SUPPLIED RECORDS START

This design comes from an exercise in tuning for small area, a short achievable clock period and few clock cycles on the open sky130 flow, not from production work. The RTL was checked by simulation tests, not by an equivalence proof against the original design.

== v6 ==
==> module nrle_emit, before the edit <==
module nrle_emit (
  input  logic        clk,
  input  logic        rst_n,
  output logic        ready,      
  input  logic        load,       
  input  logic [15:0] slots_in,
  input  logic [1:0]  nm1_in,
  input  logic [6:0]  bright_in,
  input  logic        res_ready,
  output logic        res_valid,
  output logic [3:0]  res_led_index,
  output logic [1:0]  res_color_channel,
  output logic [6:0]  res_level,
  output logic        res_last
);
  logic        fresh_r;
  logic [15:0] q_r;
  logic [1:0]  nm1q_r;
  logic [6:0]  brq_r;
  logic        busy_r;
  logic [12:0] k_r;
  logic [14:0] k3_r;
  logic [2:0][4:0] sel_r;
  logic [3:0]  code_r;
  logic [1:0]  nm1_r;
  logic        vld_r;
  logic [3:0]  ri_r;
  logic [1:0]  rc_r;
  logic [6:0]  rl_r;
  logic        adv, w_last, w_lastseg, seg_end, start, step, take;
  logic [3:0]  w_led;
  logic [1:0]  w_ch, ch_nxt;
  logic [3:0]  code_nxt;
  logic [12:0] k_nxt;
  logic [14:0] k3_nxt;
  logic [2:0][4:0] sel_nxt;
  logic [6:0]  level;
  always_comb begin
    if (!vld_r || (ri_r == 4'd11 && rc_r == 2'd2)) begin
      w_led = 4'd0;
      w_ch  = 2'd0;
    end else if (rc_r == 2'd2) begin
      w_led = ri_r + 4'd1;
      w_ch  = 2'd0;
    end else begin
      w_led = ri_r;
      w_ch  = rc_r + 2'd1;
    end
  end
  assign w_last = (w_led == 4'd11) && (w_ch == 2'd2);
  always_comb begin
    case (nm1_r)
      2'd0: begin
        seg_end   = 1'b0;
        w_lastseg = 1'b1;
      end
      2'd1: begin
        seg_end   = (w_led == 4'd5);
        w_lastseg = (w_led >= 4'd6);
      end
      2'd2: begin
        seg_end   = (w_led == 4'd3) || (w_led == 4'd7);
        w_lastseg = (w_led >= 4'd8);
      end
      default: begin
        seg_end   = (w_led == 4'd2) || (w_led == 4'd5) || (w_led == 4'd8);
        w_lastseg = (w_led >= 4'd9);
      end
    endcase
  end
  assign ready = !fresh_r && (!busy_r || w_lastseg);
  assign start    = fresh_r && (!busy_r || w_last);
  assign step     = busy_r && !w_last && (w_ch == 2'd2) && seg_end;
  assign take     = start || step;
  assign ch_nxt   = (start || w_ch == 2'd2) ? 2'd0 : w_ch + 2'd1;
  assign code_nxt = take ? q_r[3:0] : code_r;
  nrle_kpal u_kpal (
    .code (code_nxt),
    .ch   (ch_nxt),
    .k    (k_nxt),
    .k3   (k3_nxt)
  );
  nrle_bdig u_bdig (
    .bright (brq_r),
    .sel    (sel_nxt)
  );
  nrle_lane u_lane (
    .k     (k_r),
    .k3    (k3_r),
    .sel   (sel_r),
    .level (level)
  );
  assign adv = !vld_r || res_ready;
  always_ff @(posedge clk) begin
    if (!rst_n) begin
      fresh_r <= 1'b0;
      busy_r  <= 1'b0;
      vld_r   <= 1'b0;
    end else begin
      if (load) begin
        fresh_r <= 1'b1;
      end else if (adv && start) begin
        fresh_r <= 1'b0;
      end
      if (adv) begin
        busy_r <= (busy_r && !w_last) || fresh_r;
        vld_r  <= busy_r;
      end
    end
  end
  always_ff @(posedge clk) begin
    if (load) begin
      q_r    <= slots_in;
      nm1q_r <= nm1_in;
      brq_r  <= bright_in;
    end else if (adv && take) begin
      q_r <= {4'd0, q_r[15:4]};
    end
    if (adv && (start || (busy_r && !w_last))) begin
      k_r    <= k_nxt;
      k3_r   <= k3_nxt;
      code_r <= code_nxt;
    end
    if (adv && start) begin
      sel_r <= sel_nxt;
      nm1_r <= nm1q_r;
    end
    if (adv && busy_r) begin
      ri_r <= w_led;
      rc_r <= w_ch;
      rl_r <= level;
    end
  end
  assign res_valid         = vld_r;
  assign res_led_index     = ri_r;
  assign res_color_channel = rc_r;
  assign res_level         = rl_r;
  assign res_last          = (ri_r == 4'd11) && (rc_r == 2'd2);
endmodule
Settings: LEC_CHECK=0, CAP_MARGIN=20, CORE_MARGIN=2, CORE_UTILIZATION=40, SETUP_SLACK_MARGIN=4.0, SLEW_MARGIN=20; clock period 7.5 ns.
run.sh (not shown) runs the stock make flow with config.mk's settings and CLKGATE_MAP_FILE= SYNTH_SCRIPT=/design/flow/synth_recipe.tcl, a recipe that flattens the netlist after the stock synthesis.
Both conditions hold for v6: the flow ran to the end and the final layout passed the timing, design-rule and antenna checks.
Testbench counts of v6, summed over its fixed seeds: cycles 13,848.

SUPPLIED RECORDS END

| GOAL OF THE EXERCISE |
Lines holding "load" in the data above: copy each of them.

| ANSWER BOX |
  input  logic        load,       
      if (load) begin
    if (load) begin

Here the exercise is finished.